Data shown:
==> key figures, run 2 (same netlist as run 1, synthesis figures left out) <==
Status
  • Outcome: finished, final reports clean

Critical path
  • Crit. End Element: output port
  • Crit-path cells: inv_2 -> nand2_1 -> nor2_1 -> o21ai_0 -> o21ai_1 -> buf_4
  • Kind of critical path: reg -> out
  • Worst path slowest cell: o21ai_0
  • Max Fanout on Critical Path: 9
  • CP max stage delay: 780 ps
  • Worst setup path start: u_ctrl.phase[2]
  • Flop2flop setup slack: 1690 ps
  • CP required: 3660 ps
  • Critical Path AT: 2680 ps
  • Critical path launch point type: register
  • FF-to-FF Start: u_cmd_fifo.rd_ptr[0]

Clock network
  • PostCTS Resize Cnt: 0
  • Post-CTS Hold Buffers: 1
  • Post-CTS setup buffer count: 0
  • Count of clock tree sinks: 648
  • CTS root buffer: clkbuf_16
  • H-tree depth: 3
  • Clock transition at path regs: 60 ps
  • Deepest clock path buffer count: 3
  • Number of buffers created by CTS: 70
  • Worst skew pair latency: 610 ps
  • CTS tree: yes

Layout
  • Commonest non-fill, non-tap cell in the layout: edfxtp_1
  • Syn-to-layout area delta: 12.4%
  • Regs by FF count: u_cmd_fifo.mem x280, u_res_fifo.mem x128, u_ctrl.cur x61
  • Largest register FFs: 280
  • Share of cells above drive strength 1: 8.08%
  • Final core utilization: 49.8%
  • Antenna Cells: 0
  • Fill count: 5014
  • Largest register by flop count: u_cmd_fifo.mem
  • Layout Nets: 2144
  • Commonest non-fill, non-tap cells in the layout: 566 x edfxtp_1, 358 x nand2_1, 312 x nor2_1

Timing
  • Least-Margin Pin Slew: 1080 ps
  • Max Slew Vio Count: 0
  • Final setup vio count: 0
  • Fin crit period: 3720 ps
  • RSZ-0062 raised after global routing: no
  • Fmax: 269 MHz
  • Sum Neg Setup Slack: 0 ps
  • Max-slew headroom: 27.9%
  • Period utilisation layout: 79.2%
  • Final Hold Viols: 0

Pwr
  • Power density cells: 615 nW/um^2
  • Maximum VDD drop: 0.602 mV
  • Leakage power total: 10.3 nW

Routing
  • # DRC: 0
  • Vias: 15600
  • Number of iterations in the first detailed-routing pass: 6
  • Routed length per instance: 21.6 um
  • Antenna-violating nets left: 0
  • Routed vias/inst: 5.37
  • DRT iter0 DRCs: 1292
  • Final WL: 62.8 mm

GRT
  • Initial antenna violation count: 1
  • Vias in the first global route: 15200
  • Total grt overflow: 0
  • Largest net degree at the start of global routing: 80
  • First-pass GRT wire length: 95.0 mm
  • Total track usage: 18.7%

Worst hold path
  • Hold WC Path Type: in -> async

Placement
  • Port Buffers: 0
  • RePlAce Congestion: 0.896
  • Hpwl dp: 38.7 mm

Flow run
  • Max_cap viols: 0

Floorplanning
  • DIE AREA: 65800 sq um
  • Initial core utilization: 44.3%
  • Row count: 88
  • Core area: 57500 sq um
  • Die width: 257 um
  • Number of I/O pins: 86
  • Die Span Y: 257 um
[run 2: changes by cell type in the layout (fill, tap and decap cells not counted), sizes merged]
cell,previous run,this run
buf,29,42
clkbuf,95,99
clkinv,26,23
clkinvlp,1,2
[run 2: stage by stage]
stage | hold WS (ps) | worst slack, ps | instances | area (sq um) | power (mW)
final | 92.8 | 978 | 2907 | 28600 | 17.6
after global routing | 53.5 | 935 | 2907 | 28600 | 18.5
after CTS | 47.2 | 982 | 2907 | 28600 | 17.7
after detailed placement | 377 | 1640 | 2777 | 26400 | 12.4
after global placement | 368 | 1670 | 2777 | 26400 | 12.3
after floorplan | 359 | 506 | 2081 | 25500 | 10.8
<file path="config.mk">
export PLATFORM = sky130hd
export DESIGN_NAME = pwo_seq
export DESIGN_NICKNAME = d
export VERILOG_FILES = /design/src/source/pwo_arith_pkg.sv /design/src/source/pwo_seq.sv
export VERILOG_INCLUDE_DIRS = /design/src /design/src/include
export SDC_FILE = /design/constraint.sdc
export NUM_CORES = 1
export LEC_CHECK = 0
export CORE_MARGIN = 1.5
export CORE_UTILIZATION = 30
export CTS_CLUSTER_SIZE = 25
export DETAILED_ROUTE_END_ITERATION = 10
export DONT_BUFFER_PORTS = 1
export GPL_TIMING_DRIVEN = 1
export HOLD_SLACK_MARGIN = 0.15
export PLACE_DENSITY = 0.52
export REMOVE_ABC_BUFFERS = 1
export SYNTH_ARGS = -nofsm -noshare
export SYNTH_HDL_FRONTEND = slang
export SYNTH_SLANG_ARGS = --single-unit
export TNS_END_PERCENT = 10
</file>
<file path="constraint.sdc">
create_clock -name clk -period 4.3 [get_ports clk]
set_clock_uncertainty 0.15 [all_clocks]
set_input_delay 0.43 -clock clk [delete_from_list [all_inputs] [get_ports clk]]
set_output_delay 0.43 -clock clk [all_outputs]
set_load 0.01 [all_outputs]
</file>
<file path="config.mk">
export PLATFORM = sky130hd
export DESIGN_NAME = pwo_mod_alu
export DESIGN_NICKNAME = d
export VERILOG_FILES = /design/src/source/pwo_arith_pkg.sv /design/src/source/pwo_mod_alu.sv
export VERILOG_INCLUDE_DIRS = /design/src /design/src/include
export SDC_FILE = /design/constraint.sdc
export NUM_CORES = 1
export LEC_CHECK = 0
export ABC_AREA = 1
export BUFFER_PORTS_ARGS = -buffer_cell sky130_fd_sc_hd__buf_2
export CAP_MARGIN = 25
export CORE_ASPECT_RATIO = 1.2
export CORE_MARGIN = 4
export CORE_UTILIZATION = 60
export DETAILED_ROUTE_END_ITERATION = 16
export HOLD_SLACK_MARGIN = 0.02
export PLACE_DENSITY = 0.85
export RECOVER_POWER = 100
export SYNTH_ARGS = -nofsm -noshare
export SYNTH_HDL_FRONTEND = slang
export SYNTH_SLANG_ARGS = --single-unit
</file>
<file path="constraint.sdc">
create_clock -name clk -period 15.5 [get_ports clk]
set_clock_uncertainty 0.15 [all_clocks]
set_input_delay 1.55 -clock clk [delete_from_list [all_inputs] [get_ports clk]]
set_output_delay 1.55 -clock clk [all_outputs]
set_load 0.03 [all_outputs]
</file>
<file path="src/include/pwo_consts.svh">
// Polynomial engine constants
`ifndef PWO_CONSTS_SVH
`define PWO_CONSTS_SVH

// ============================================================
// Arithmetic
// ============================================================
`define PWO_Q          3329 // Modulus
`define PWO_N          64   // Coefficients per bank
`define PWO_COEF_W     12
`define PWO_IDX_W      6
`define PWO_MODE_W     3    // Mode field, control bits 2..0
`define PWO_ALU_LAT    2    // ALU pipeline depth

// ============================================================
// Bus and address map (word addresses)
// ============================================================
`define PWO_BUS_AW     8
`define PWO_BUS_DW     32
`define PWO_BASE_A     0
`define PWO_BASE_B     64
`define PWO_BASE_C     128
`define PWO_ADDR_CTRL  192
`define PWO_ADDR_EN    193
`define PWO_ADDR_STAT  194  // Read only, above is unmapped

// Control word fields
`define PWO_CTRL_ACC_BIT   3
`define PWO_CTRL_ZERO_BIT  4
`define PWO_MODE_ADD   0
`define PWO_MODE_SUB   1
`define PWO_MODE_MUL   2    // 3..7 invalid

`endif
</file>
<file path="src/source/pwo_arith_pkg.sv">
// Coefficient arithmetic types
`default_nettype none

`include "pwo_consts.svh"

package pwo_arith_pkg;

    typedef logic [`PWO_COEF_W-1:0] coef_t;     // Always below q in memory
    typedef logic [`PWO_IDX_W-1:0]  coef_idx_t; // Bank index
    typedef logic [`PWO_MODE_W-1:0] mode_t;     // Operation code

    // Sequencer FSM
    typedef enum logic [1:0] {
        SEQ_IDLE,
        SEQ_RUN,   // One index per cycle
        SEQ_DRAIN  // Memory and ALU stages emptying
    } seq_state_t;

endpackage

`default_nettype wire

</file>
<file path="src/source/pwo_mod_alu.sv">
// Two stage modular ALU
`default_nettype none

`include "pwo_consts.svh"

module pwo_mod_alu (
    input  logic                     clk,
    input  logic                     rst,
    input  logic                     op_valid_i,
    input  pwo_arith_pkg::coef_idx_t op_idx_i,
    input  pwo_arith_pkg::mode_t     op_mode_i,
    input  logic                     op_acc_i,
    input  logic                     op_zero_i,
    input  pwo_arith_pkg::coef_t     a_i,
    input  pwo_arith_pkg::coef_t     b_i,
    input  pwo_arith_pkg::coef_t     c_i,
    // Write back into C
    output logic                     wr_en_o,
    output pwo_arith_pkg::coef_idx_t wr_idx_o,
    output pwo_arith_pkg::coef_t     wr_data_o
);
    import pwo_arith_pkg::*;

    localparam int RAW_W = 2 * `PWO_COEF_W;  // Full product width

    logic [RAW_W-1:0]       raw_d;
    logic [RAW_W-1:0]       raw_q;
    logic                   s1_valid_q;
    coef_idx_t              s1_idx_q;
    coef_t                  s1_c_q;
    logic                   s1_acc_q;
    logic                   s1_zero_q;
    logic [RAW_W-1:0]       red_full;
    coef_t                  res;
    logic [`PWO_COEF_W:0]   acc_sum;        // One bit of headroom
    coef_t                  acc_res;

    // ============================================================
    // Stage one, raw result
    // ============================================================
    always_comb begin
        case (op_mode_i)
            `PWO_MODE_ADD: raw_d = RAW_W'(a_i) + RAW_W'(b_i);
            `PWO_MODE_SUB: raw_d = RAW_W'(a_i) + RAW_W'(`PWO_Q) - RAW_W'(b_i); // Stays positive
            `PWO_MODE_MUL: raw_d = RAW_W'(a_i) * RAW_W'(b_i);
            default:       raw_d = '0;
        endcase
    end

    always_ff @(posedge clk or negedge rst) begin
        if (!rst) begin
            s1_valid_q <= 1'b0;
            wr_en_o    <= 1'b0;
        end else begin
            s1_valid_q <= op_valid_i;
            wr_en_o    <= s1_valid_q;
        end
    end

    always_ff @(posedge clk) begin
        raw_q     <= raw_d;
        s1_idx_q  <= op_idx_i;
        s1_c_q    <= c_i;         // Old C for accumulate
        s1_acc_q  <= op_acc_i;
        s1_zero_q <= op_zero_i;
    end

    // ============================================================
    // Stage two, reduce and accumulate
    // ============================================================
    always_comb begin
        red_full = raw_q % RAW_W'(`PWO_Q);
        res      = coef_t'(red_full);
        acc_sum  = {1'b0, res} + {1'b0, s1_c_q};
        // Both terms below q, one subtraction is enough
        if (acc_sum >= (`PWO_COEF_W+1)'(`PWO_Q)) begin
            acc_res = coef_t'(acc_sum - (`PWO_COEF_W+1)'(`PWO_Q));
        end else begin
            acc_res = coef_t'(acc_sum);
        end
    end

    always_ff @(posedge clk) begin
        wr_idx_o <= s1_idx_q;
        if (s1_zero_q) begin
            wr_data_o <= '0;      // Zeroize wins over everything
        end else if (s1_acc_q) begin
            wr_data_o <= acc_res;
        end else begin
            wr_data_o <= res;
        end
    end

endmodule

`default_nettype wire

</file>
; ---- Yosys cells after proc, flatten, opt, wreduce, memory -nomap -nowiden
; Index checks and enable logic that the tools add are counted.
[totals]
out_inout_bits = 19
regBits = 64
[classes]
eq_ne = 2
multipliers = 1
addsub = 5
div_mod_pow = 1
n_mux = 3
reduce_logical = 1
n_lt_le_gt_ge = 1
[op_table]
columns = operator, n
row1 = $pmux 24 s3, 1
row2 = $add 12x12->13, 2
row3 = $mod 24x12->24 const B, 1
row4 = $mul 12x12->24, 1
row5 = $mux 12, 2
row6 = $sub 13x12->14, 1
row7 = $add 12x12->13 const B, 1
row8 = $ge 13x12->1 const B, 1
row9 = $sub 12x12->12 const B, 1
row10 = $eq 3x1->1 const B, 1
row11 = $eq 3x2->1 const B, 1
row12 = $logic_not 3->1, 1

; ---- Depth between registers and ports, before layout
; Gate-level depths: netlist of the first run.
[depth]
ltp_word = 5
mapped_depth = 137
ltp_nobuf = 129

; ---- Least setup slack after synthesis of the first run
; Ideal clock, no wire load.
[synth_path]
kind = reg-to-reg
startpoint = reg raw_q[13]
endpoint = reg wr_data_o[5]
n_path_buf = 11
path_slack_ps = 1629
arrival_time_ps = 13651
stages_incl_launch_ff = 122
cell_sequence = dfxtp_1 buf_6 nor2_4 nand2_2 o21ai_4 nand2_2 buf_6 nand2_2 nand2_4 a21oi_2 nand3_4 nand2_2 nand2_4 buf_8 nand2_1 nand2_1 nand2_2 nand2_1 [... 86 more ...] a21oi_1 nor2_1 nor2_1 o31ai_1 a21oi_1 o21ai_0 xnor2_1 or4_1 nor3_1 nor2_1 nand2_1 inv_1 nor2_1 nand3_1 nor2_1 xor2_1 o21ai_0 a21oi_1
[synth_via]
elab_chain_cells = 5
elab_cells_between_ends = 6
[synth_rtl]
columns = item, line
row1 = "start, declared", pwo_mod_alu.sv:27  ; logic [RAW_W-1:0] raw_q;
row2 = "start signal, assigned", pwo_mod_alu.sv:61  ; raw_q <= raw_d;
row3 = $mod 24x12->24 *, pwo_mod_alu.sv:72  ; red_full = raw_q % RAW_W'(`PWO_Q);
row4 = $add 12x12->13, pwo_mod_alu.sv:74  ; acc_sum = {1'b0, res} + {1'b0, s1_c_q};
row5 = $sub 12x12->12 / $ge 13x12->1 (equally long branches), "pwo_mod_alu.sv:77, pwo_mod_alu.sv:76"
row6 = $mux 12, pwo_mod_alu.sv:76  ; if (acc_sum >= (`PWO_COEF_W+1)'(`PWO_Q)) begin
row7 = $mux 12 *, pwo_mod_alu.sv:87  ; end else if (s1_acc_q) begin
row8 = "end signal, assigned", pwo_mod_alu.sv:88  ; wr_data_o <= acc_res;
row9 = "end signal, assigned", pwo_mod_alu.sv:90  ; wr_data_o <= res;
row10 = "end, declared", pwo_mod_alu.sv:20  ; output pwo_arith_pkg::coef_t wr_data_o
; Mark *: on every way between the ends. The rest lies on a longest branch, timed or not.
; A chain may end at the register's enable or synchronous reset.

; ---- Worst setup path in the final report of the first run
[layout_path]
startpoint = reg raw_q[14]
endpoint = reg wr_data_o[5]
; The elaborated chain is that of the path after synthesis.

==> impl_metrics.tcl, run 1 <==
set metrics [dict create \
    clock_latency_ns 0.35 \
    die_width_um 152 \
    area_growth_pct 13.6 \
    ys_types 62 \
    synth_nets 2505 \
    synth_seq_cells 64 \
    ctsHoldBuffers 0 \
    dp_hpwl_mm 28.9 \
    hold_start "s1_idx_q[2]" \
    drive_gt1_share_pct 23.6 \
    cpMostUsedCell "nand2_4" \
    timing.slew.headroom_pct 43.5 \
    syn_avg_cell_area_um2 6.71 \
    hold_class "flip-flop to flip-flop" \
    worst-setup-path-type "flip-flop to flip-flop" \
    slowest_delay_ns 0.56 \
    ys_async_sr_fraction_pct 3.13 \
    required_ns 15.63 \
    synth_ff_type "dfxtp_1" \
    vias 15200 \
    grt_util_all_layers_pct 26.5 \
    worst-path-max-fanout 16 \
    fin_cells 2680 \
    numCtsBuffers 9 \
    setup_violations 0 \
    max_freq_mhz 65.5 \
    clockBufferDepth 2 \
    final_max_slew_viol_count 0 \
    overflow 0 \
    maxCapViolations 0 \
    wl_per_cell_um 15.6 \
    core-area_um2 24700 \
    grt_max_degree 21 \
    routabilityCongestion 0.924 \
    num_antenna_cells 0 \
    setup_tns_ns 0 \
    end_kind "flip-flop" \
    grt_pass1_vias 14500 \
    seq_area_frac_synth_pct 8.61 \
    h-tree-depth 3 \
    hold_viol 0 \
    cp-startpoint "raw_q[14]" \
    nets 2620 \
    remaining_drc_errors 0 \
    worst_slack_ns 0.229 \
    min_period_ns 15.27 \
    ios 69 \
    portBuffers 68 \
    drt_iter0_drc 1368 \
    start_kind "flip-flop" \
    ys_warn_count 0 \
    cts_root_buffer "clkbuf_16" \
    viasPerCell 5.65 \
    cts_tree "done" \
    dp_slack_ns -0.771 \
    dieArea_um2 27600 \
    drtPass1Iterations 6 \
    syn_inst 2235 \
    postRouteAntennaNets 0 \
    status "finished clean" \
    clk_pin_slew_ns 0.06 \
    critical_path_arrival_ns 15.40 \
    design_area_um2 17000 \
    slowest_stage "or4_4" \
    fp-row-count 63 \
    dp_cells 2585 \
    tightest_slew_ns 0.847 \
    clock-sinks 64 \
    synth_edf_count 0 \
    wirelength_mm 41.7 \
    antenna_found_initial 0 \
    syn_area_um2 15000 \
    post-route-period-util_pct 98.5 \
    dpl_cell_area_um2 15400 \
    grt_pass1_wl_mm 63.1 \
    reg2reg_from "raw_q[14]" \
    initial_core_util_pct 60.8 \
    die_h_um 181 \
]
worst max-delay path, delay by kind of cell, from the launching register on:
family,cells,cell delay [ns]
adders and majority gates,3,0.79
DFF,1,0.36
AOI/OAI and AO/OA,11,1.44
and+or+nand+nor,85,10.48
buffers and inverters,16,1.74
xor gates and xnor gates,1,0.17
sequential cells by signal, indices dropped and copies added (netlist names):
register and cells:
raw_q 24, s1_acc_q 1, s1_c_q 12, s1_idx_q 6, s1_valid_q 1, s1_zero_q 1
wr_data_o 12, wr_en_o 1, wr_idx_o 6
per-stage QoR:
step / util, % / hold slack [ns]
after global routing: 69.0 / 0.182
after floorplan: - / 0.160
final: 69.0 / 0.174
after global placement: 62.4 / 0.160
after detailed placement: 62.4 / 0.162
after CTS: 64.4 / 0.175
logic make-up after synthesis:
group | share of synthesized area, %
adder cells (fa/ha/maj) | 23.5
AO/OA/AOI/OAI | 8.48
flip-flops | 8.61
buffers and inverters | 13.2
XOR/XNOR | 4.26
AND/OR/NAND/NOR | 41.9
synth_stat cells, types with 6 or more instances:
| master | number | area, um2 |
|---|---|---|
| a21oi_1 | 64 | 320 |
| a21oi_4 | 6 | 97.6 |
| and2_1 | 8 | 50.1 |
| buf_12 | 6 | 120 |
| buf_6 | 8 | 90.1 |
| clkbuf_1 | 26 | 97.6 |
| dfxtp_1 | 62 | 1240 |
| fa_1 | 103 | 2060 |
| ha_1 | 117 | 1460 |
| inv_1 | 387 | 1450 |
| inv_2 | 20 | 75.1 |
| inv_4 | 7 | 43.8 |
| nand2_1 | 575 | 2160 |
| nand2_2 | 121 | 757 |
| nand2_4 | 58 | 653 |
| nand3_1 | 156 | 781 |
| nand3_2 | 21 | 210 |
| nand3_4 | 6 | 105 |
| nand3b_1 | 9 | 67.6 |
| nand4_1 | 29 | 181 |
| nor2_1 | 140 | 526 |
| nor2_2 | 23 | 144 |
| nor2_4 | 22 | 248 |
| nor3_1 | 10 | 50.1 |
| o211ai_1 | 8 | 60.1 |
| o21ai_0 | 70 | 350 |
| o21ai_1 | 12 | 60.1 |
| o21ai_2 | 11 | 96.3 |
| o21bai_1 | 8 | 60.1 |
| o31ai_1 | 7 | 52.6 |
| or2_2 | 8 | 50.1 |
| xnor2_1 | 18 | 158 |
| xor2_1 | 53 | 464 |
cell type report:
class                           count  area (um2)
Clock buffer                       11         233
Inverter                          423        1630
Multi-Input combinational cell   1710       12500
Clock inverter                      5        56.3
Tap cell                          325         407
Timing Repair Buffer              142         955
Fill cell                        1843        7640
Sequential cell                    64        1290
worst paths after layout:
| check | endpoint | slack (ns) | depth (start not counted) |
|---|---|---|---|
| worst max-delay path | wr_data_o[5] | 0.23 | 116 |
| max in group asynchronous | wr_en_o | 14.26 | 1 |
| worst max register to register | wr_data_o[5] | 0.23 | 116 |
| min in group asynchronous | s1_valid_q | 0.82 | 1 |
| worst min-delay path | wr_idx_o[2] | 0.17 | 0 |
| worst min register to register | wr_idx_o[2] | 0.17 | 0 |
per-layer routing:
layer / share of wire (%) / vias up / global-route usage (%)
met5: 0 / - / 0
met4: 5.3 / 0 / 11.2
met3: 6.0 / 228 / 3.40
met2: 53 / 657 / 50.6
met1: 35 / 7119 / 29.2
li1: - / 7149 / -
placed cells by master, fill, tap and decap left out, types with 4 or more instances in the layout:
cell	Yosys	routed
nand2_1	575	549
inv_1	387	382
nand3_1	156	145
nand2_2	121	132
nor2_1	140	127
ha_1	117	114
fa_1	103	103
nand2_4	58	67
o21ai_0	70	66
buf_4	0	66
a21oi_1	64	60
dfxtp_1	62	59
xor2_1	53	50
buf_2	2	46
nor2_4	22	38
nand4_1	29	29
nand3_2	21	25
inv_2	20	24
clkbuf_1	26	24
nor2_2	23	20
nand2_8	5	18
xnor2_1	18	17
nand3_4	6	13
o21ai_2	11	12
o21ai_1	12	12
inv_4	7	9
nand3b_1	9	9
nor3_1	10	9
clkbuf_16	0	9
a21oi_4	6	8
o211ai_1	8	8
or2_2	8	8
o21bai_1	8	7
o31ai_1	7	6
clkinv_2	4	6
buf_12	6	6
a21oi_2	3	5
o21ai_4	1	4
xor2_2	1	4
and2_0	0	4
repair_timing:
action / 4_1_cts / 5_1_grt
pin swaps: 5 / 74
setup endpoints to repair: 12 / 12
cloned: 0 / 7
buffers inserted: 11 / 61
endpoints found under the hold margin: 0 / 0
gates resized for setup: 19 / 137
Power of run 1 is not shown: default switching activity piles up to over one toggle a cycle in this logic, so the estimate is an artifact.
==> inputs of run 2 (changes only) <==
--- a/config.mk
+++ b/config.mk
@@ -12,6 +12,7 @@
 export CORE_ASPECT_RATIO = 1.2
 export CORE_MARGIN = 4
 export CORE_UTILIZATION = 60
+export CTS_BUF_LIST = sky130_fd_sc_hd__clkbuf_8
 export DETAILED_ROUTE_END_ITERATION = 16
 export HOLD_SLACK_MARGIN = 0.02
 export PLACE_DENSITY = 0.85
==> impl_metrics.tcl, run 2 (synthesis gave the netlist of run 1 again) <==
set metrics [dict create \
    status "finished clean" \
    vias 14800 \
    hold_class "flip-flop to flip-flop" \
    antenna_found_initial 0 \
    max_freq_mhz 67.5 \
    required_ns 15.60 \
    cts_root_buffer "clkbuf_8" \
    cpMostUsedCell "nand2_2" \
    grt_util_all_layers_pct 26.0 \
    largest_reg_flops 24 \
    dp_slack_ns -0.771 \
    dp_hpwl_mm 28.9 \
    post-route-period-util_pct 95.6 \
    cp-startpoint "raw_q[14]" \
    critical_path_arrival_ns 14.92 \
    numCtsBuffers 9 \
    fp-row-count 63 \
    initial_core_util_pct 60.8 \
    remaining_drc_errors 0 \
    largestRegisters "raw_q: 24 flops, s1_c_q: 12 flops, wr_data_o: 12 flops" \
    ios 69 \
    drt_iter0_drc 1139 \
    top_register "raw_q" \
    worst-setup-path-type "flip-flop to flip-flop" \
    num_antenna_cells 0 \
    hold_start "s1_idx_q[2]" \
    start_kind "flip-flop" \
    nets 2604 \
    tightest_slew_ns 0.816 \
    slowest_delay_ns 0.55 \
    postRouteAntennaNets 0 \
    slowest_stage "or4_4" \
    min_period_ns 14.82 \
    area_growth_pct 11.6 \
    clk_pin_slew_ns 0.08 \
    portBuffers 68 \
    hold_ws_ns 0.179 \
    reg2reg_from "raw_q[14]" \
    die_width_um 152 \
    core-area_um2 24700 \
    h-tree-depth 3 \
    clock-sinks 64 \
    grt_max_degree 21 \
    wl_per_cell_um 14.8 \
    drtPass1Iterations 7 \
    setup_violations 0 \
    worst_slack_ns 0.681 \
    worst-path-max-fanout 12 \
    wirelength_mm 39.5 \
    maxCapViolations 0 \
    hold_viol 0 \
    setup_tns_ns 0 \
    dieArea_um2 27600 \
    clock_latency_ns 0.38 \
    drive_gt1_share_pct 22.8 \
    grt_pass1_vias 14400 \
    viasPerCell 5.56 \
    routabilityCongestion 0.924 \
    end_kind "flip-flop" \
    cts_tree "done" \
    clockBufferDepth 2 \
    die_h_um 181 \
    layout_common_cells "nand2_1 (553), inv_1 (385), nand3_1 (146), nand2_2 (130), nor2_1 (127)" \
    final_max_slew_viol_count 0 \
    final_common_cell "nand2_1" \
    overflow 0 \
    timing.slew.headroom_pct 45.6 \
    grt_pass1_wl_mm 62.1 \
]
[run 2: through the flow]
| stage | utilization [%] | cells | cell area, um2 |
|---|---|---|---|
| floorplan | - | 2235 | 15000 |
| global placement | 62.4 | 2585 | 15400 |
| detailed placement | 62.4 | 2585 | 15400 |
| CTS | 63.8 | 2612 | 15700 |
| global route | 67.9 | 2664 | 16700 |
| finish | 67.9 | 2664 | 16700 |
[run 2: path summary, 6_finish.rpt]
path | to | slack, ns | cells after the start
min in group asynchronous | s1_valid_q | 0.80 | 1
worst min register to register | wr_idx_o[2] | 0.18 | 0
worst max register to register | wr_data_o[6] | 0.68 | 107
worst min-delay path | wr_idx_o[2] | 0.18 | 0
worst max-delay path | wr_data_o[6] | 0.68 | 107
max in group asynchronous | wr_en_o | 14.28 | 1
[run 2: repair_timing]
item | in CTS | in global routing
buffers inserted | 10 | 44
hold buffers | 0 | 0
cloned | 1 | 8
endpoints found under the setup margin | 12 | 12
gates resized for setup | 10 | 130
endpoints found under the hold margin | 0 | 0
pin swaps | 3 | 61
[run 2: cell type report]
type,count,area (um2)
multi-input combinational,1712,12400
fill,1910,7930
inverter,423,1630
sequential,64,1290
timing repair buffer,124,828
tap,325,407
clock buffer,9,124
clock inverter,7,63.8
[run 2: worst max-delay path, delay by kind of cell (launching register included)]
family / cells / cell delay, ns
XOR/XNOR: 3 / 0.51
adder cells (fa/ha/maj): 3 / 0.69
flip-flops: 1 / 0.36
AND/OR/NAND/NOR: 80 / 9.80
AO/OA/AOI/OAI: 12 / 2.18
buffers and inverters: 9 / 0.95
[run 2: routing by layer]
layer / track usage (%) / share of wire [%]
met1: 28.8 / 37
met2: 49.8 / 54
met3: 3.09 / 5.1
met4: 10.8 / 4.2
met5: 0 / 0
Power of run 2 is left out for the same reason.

Exercise prompt: From the entries above, restate word for word the lines from the line containing "[run 2: changes" to the line containing "after global routing |", both ends included, and nothing more.

Result of the exercise:
[run 2: changes by cell type in the layout (fill, tap and decap cells not counted), sizes merged]
cell,previous run,this run
buf,29,42
clkbuf,95,99
clkinv,26,23
clkinvlp,1,2
[run 2: stage by stage]
stage | hold WS (ps) | worst slack, ps | instances | area (sq um) | power (mW)
final | 92.8 | 978 | 2907 | 28600 | 17.6
after global routing | 53.5 | 935 | 2907 | 28600 | 18.5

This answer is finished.